Several fish sell under the name dragon fish, including Asian arowanas, dragon gobies and bichirs. They are not particularly related. The fish sold as dragon fish are somewhat difficult to sex reliably and are hard to breed in captivity. Still, on a good day, you can tell same-species male and female dragon fish apart.
Sexing Dragon Gobies
Gobioides broussonnetii has several common names, including violet goby, dragon goby and dragon fish. While they're sometimes sold in freshwater, most specimens need brackish water to thrive. The only way to tell males from females is to look closely at their genital papillae, protruding structures on the underside of the fish. In the males of the species, this structure is long and pointed. In females, it is shorter and has a blunter shape. The structure has a yellowish color in female dragon gobies.
Arowanas, specifically Asian arowanas, sometimes sell under the name dragon fish. These fish are notoriously difficult to sex. Generally, a female will not grow as large as a male of the same age and care. Additionally, females get a more rounded appearance when they're full of eggs, but only near spawning. Males have slightly wider and deeper mouths, but it usually takes considerable experience to reliably pick up on this trait.
Sexing Dinosaur Eels
A number of species of bichirs show up in the aquarium trade under a number of names, including dinosaur eels, dragon eels and dragon fish. Their multiple common names comes from the reptilian and snakelike appearance of these fish, as well as the fact that they have not changed much in millions of years. Of the various dragon fish, these probably have the most straightforward and obvious difference between the sexes: Males have thicker anal fins than females. The anal fin is the unpaired fin on the underside of the fish.

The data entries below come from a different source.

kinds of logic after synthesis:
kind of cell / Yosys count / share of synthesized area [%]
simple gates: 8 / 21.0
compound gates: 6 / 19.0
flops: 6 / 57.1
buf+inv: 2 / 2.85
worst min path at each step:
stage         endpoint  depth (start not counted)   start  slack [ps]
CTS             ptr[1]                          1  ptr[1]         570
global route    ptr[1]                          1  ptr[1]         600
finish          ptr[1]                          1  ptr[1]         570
==> ./config.mk <==
export PLATFORM = sky130hd
export DESIGN_NAME = sb
export DESIGN_NICKNAME = sb
export VERILOG_FILES = /design/flow/design.v
export SDC_FILE = /design/flow/constraint.sdc
export NUM_CORES = 4
export LEC_CHECK = 1
export CORE_AREA = 10 10 70 70
export DIE_AREA = 0 0 80 80
export SYNTH_HDL_FRONTEND = slang
==> ./constraint.sdc <==
current_design sb

set clk_period 4.7
set clk_io_pct 0.2

create_clock -name clk0 -period $clk_period

set non_clock_inputs [all_inputs -no_clocks]
set_input_delay [expr $clk_period * $clk_io_pct] -clock clk0 $non_clock_inputs
set_output_delay [expr $clk_period * $clk_io_pct] -clock clk0 [all_outputs]
==> ./design.v <==
module sb #(
  parameter WIDTH = 12
)(
  input wire[WIDTH-1:0] vec_i,
  output wire[WIDTH-1:0] second_bit_o 
);
  logic[WIDTH-1:0] vec1;  
  logic[WIDTH-1:0] vec2;  
  assign vec1 = vec_i & (~vec_i + 1); 
  assign vec2 = vec_i & (~vec1); 
  assign second_bit_o = vec2 & (~vec2 + 1);
endmodule
==> ./run.sh <==
#!/bin/bash
# OpenROAD 26Q1-2900-gdf79404cd8, Yosys 0.63+post, stock flow scripts
make -C /OpenROAD-flow-scripts/flow DESIGN_CONFIG=/design/flow/config.mk WORK_HOME=/design/flow/orfs finish
==> impl_metrics.yaml <==
# generated from flow reports
cells_and_area:
  stdcell_area_um2: 619
  area_growth_pct: 69.5
  n_fill_cell: 389
  drive_above_1_share: 0.0735
  final_util: 0.181
  seq_cell_count: 0
  nClkBuffers: 0
  area.sequential_um2: 0
synthesis:
  ys_cells: 49
  netlist_instances: 49
  synth_seq_share: 0
  syn_area_um2: 365
  synth_cell_type_count: 30
  yosysWarnings: 0
  synth_chip_area_um2: 365
  avgSynthCellArea_um2: 7.46
clocking:
  post-cts-setup-buffers: 0
  postCtsResizedCells: 0
  holdBufCountCts: 0
floorplan:
  fp-utilization: 0.107
  core_area_um2: 3420
  rows: 21
  die_width_um: 80
  die-area_um2: 6400
  num_io_pins: 24
  die.size.y_um: 80
job:
  cap_viol_max_count: 0
  warnings: 32
drt:
  ant_nets: 0
  drt-initial-drc-count: 22
  n_antenna_cell: 0
  drc: 0
  wl_per_cell_um: 9.66
  first_pass_iters: 3
  via_per_inst: 3.60
  drt-total-wl_um: 1100
  dr_total_vias: 410
pwr:
  ir_drop_uv: 35.2
  p_per_area_nw_per_um2: 63.3
  p_leak_nw: 0.194
hold_path:
  holdPathEnd: "second_bit_o[11]"
  hp-class: "input pin to primary output"
  whs_path_depth: 3
  hp-start: "vec_i[11]"
worst_setup_path:
  path_buffers: 2
  cp_common_cell: "clkdlybuf4s50_1"
  worstSetupEndpointType: "primary output"
  critical_path.startpoint_type: "input pin"
  slowest_stage: "or4_4"
  cp_top_family: "simple AND/OR/NAND/NOR gates"
  cp.required_ns: 3.76
  worstSetupPathType: "input pin to primary output"
  cp.arrival_ns: 3.35
  cp_slowest_stage_delay_ns: 0.65
  critPathMaxFanout: 8
  crit_chain: "clkdlybuf4s50_1, or4_4, a2111oi_4, nor3_1, nor4b_1, clkdlybuf4s50_1"
timing:
  fmaxAchievable_ghz: 0.233
  min_period_ns: 4.29
  setup_viol: 0
  fin_tns_setup_ns: 0
  fin_ws_ns: 0.405
  fin_crit_sh: 0.914
  drv_slew: 0
  rsz0062_at_grt: "false"
  finalHoldViolations: 0
global_routing:
  gr-usage-all-layers: 0.0319
  grt_pass1_wl_um: 1730
  grt_pass1_vias: 380
  grt_max_degree: 10
  overflow: 0
  antenna_found_initial: 0
place:
  numPortBuffers: 23
  pre_cts_slack_ns: 0.386
  dpl_cell_area_um2: 619
  gp_congestion: 0.716
run_status:
  outcome: "finished, final reports clean"
==> power by group <==
group / switching, mW / internal [mW]
combinational: 0.0165 / 0.0227
sequential: 0 / 0
clock: 0 / 0
==> final cells by class <==
class	count	area [µm²]	share of cell area
multi-input cells	44	328	0.529
repair buffers	23	230	0.372
well taps	46	57.6	0.0929
inverters	1	3.75	0.00606
==> Yosys cell counts (all sizes together) <==
master | count | area share
o31ai | 1 | 0.021
nor2 | 5 | 0.051
o211ai | 2 | 0.041
or4 | 1 | 0.031
o21ai | 4 | 0.055
a21oi | 2 | 0.027
nand2 | 1 | 0.010
inv | 1 | 0.010
buf | 3 | 0.082
nor4b | 3 | 0.072
mux2i | 1 | 0.027
maj3 | 1 | 0.027
o211a | 1 | 0.027
conb | 1 | 0.010
nor4 | 1 | 0.017
or3 | 1 | 0.017
a21boi | 1 | 0.021
clkbuf | 1 | 0.010
xor2 | 5 | 0.12
or2 | 3 | 0.051
a2111oi | 1 | 0.075
o22ai | 1 | 0.017
xnor2 | 1 | 0.024
and2 | 2 | 0.034
o21a | 1 | 0.021
nor3 | 2 | 0.027
nor3b | 2 | 0.072
==> stage by stage <==
stage	total power [mW]	hold slack, ns	cells
after floorplan	0.0177	1.93	49
after global routing	0.0437	2.86	114
final	0.0392	2.83	114
after detailed placement	0.0392	2.85	114
after CTS	0.0395	2.85	114
after global placement	0.0389	2.83	114
==> routing by layer <==
layer	share of wire	track usage	vias up	wire length, µm
li1	-	-	221	-
met1	0.50	0.0442	172	547
met2	0.34	0.0425	17	379
met3	0.16	0.0205	0	174
met4	0	0	0	0
met5	0	0	-	0
==> placed cells by master, fill, tap and decap left out, types with 2 or more instances in the layout <==
master / instances
clkdlybuf4s50_1: 23
nor2_1: 5
xor2_1: 5
o21ai_0: 4
nor4b_1: 3
and2_1: 2
a21oi_1: 2
or2_2: 2
nor3_1: 2
o211ai_1: 2
==> cells by family after synthesis <==
| family | Yosys count | share of synthesized area |
|---|---|---|
| AOI/OAI and AO/OA | 14 | 0.305 |
| xor gates and xnor gates | 6 | 0.144 |
| adders and majority gates | 1 | 0.0274 |
| buffers and inverters | 5 | 0.103 |
| muxes | 1 | 0.0274 |
| other | 1 | 0.0103 |
| and+or+nand+nor | 21 | 0.384 |
==> worst max-delay path by stage <==
stage,cells after the start,to,start
4_1_cts,6,second_bit_o[9],vec_i[2]
5_1_grt,6,second_bit_o[9],vec_i[0]
6_report,6,second_bit_o[9],vec_i[2]
No activity file was given, so power comes from the tool's default toggle rates.
## flow/run.sh

```bash
#!/bin/bash
# OpenROAD 26Q1-2900-gdf79404cd8, Yosys 0.63+post, stock flow scripts
make -C /OpenROAD-flow-scripts/flow DESIGN_CONFIG=/design/flow/config.mk WORK_HOME=/design/flow/orfs finish
```

## flow/config.mk

```make
export PLATFORM = sky130hd
export DESIGN_NAME = alu
export DESIGN_NICKNAME = alu
export VERILOG_FILES = /design/flow/design.v
export SDC_FILE = /design/flow/constraint.sdc
export NUM_CORES = 4
export LEC_CHECK = 1
export CORE_AREA = 10 10 90 90
export DIE_AREA = 0 0 100 100
export SYNTH_HDL_FRONTEND = slang
```

## flow/constraint.sdc

```tcl
current_design alu

set clk_period 4.2
set clk_io_pct 0.2

create_clock -name clk0 -period $clk_period

set non_clock_inputs [all_inputs -no_clocks]
set_input_delay [expr $clk_period * $clk_io_pct] -clock clk0 $non_clock_inputs
set_output_delay [expr $clk_period * $clk_io_pct] -clock clk0 [all_outputs]
```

If the dragon fish in question is an arowana, you may have a bit of a problem. The arowana most often called dragon fish, the Asian arowana (Scleropages spp.), is illegal to own in the United States due to conservation concerns. This applies to all species of Asian arowanas. Arowana species get far too large for most home aquariums. It is highly irresponsible, and illegal in many areas, to release them into the wild if they get too big for an aquarium.